Work task:
The line containing "create_clock -name i_clk" marks the end, so write out exactly every line from the top of the entries below through that one.

Dataset entries:
◆ ◆ ◆ ◆ ◆ ◆ ◆
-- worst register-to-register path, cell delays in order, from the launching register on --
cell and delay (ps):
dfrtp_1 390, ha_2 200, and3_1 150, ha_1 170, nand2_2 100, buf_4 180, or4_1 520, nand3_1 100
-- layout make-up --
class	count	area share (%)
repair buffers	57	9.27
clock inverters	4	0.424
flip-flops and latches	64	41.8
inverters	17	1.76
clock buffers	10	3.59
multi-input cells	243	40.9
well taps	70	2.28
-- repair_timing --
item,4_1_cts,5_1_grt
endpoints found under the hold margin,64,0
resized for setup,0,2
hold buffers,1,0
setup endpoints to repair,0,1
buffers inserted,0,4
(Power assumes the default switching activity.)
[config.mk]
export PLATFORM = sky130hd
export DESIGN_NAME = seg7_scan_driver_flat
export DESIGN_NICKNAME = d
export VERILOG_FILES = /design/src/rtl/seg7_scan_driver_if.sv /design/src/rtl/seg7_scan_driver.sv /design/src/flat_wrapper.sv
export SDC_FILE = /design/constraint.sdc
export NUM_CORES = 1
export LEC_CHECK = 0
export ABC_AREA = 1
export BUFFER_PORTS_ARGS = -buffer_cell sky130_fd_sc_hd__buf_2
export CAP_MARGIN = 25
export CORE_UTILIZATION = 27
export DETAILED_ROUTE_END_ITERATION = 6
export GPL_TIMING_DRIVEN = 0
export SKIP_LAST_GASP = 1
export SLEW_MARGIN = 20
export SYNTH_ARGS = -nofsm -noshare
export SYNTH_HDL_FRONTEND = slang
export SYNTH_SLANG_ARGS = --single-unit
[constraint.sdc]
create_clock -name i_clk -period 2.46 [get_ports i_clk]
set_input_delay 0.123 -clock i_clk [delete_from_list [all_inputs] [get_ports i_clk]]
set_output_delay 0.123 -clock i_clk [all_outputs]
set_load 0.01 [all_outputs]
[src/rtl/calc_pkg.sv]
// -----------------------------------------------------------------------------
// calc_pkg
// Shared types for the calculator sequencer slice.
//   state_t  : controller states, 3-bit encoding (also exported as state_o)
//   action_t : one decoded user action per NES frame
// -----------------------------------------------------------------------------
package calc_pkg;

    typedef enum logic [2:0] {
        ST_ENTER_A   = 3'd0,
        ST_ENTER_B   = 3'd1,
        ST_CHOOSE_OP = 3'd2,
        ST_CALC      = 3'd3,
        ST_SHOW      = 3'd4
    } state_t;

    typedef enum logic [2:0] {
        ACT_NONE   = 3'd0,
        ACT_UP     = 3'd1,
        ACT_DOWN   = 3'd2,
        ACT_LEFT   = 3'd3,
        ACT_RIGHT  = 3'd4,
        ACT_SELECT = 3'd5,
        ACT_A      = 3'd6,
        ACT_B      = 3'd7
    } action_t;

endpackage

[src/rtl/nes_btn_edge.sv]
// -----------------------------------------------------------------------------
// nes_btn_edge
// Turns raw NES button frames into at most one action per frame.
//   i_clk, i_reset_n      : clock, synchronous active-low reset
//   i_btn_valid           : one-cycle strobe, a new frame is on the button pins
//   i_up .. i_b_but       : decoded buttons, active-high
//   o_action              : highest-priority action of this frame (combinational)
//   o_act_valid           : high when o_action is meaningful this cycle
// Up/down auto-repeat: a held button fires again on frame REPEAT_FRAMES and on
// every frame after that, until released.
// -----------------------------------------------------------------------------
module nes_btn_edge
    import calc_pkg::*;
#(
    parameter int REPEAT_FRAMES = 30
) (
    input  logic    i_clk,
    input  logic    i_reset_n,
    input  logic    i_btn_valid,
    input  logic    i_up,
    input  logic    i_down,
    input  logic    i_left,
    input  logic    i_right,
    input  logic    i_select,
    input  logic    i_a_but,
    input  logic    i_b_but,
    output action_t o_action,
    output logic    o_act_valid
);

    localparam int CW = $clog2(REPEAT_FRAMES + 1);
    // A counter value of N means the button has already been held for N frames,
    // so the current frame is frame N+1.  Saturating at REPEAT_FRAMES-1 keeps
    // every later frame in the repeat window.
    localparam logic [CW-1:0] REP_LAST = CW'(REPEAT_FRAMES - 1);

    logic [6:0]    w_btn;
    logic [6:0]    w_press;
    logic [6:0]    r_prev;
    logic [CW-1:0] r_upCnt;
    logic [CW-1:0] r_dnCnt;
    logic          w_upRep;
    logic          w_dnRep;

    assign w_btn   = {i_a_but, i_b_but, i_up, i_down, i_left, i_right, i_select};
    assign w_press = w_btn & ~r_prev;
    assign w_upRep = i_up   && (r_upCnt == REP_LAST);
    assign w_dnRep = i_down && (r_dnCnt == REP_LAST);

    // Previous-frame image and hold counters advance only when a frame arrives,
    // so idle cycles between frames never count as releases.
    always_ff @(posedge i_clk) begin
        if (!i_reset_n) begin
            r_prev  <= '0;
            r_upCnt <= '0;
            r_dnCnt <= '0;
        end else if (i_btn_valid) begin
            r_prev <= w_btn;
            if (!i_up)
                r_upCnt <= '0;
            else if (r_upCnt != REP_LAST)
                r_upCnt <= r_upCnt + CW'(1);
            if (!i_down)
                r_dnCnt <= '0;
            else if (r_dnCnt != REP_LAST)
                r_dnCnt <= r_dnCnt + CW'(1);
        end
    end

    // Fixed priority: A > B > up > down > left > right > select.
    always_comb begin
        o_action = ACT_NONE;
        if (w_press[6])
            o_action = ACT_A;
        else if (w_press[5])
            o_action = ACT_B;
        else if (w_press[4] || w_upRep)
            o_action = ACT_UP;
        else if (w_press[3] || w_dnRep)
            o_action = ACT_DOWN;
        else if (w_press[2])
            o_action = ACT_LEFT;
        else if (w_press[1])
            o_action = ACT_RIGHT;
        else if (w_press[0])
            o_action = ACT_SELECT;
    end

    assign o_act_valid = i_btn_valid && (o_action != ACT_NONE);

endmodule
===== src/rtl/y_mat_addr_packer_if.sv =====
// Handshake bundle between the sparse-matrix setup logic, the Y-matrix row-address
// packer and the Y-matrix memory write port.
interface y_mat_addr_packer_if #(
  parameter int ADDR_W = 16
);
  logic              pyma_start;
  logic [ADDR_W-1:0] pyma_base_addr;
  logic              pyma_in_valid;
  logic [10:0]       pyma_in_addr;
  logic              pyma_in_ready;
  logic              pyma_flush;
  logic              pyma_wr_en;
  logic [ADDR_W-1:0] pyma_wr_addr;
  logic [255:0]      pyma_wr_data;
  logic              pyma_wr_ack;
  logic              pyma_busy;
  logic              pyma_done;

  // master drives the packer (producer + memory side), slave is the packer itself
  modport master (
    output pyma_start, pyma_base_addr, pyma_in_valid, pyma_in_addr, pyma_flush, pyma_wr_ack,
    input  pyma_in_ready, pyma_wr_en, pyma_wr_addr, pyma_wr_data, pyma_busy, pyma_done
  );

  modport slave (
    input  pyma_start, pyma_base_addr, pyma_in_valid, pyma_in_addr, pyma_flush, pyma_wr_ack,
    output pyma_in_ready, pyma_wr_en, pyma_wr_addr, pyma_wr_data, pyma_busy, pyma_done
  );
endinterface


===== src/rtl/y_mat_addr_packer.sv =====
// Packs 11-bit row addresses, 16 per 256-bit word (slot 0 in the MSBs), and writes
// each word to the Y-matrix memory; a flush pads and writes the partial last word.
module y_mat_addr_packer #(
  parameter int ADDR_W = 16
) (
  input  logic               clock,
  input  logic               reset,
  y_mat_addr_packer_if.slave bus
);

  localparam int SLOTS   = 16;
  localparam int SLOT_W  = 16;

  localparam logic [1:0] S_IDLE  = 2'd0;
  localparam logic [1:0] S_FILL  = 2'd1;
  localparam logic [1:0] S_WRITE = 2'd2;

  logic [1:0]                    state;
  logic [SLOTS-1:0][SLOT_W-1:0]  word_q;
  logic [3:0]                    slot_q;
  logic [ADDR_W-1:0]             addr_q;
  logic                          last_q;
  logic                          flush_pend_q;
  logic                          done_q;

  logic accept;
  logic flush_now;

  assign accept    = (state == S_FILL) && bus.pyma_in_valid;
  assign flush_now = bus.pyma_flush | flush_pend_q;

  always_ff @(posedge clock or posedge reset) begin
    if (reset) begin
      state        <= S_IDLE;
      word_q       <= '0;
      slot_q       <= '0;
      addr_q       <= '0;
      last_q       <= 1'b0;
      flush_pend_q <= 1'b0;
      done_q       <= 1'b0;
    end else begin
      done_q <= 1'b0;
      case (state)
        S_IDLE: begin
          if (bus.pyma_start) begin
            state        <= S_FILL;
            word_q       <= '0;
            slot_q       <= '0;
            last_q       <= 1'b0;
            flush_pend_q <= 1'b0;
            addr_q       <= bus.pyma_base_addr;
          end
        end
        S_FILL: begin
          if (accept) begin
            // packed index 15-slot puts slot 0 in bits [255:240]
            word_q[~slot_q] <= {5'b0, bus.pyma_in_addr};
            slot_q          <= slot_q + 4'd1;
            if ((slot_q == 4'hF) || flush_now) begin
              state  <= S_WRITE;
              last_q <= flush_now;
            end
          end else if (flush_now) begin
            if (slot_q != 4'd0) begin
              state  <= S_WRITE;
              last_q <= 1'b1;
            end else begin
              state        <= S_IDLE;
              done_q       <= 1'b1;
              flush_pend_q <= 1'b0;
            end
          end
        end
        S_WRITE: begin
          if (bus.pyma_flush)
            flush_pend_q <= 1'b1;
          if (bus.pyma_wr_ack) begin
            addr_q <= addr_q + ADDR_W'(1);
            word_q <= '0;
            slot_q <= '0;
            if (last_q) begin
              state        <= S_IDLE;
              done_q       <= 1'b1;
              flush_pend_q <= 1'b0;
            end else begin
              state <= S_FILL;
            end
          end
        end
        default: state <= S_IDLE;
      endcase
    end
  end

  assign bus.pyma_in_ready = (state == S_FILL);
  assign bus.pyma_wr_en    = (state == S_WRITE);
  assign bus.pyma_busy     = (state != S_IDLE);
  assign bus.pyma_done     = done_q;
  assign bus.pyma_wr_addr  = addr_q;
  assign bus.pyma_wr_data  = word_q;

  a_done_idle: assert property (@(posedge clock) disable iff (reset)
    bus.pyma_done |-> !bus.pyma_busy);
  a_wr_no_rdy: assert property (@(posedge clock) disable iff (reset)
    bus.pyma_wr_en |-> !bus.pyma_in_ready);

endmodule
◆ ◆ ◆ ◆ ◆ ◆ ◆
Answer space:
-- worst register-to-register path, cell delays in order, from the launching register on --
cell and delay (ps):
dfrtp_1 390, ha_2 200, and3_1 150, ha_1 170, nand2_2 100, buf_4 180, or4_1 520, nand3_1 100
-- layout make-up --
class	count	area share (%)
repair buffers	57	9.27
clock inverters	4	0.424
flip-flops and latches	64	41.8
inverters	17	1.76
clock buffers	10	3.59
multi-input cells	243	40.9
well taps	70	2.28
-- repair_timing --
item,4_1_cts,5_1_grt
endpoints found under the hold margin,64,0
resized for setup,0,2
hold buffers,1,0
setup endpoints to repair,0,1
buffers inserted,0,4
(Power assumes the default switching activity.)
[config.mk]
export PLATFORM = sky130hd
export DESIGN_NAME = seg7_scan_driver_flat
export DESIGN_NICKNAME = d
export VERILOG_FILES = /design/src/rtl/seg7_scan_driver_if.sv /design/src/rtl/seg7_scan_driver.sv /design/src/flat_wrapper.sv
export SDC_FILE = /design/constraint.sdc
export NUM_CORES = 1
export LEC_CHECK = 0
export ABC_AREA = 1
export BUFFER_PORTS_ARGS = -buffer_cell sky130_fd_sc_hd__buf_2
export CAP_MARGIN = 25
export CORE_UTILIZATION = 27
export DETAILED_ROUTE_END_ITERATION = 6
export GPL_TIMING_DRIVEN = 0
export SKIP_LAST_GASP = 1
export SLEW_MARGIN = 20
export SYNTH_ARGS = -nofsm -noshare
export SYNTH_HDL_FRONTEND = slang
export SYNTH_SLANG_ARGS = --single-unit
[constraint.sdc]
create_clock -name i_clk -period 2.46 [get_ports i_clk]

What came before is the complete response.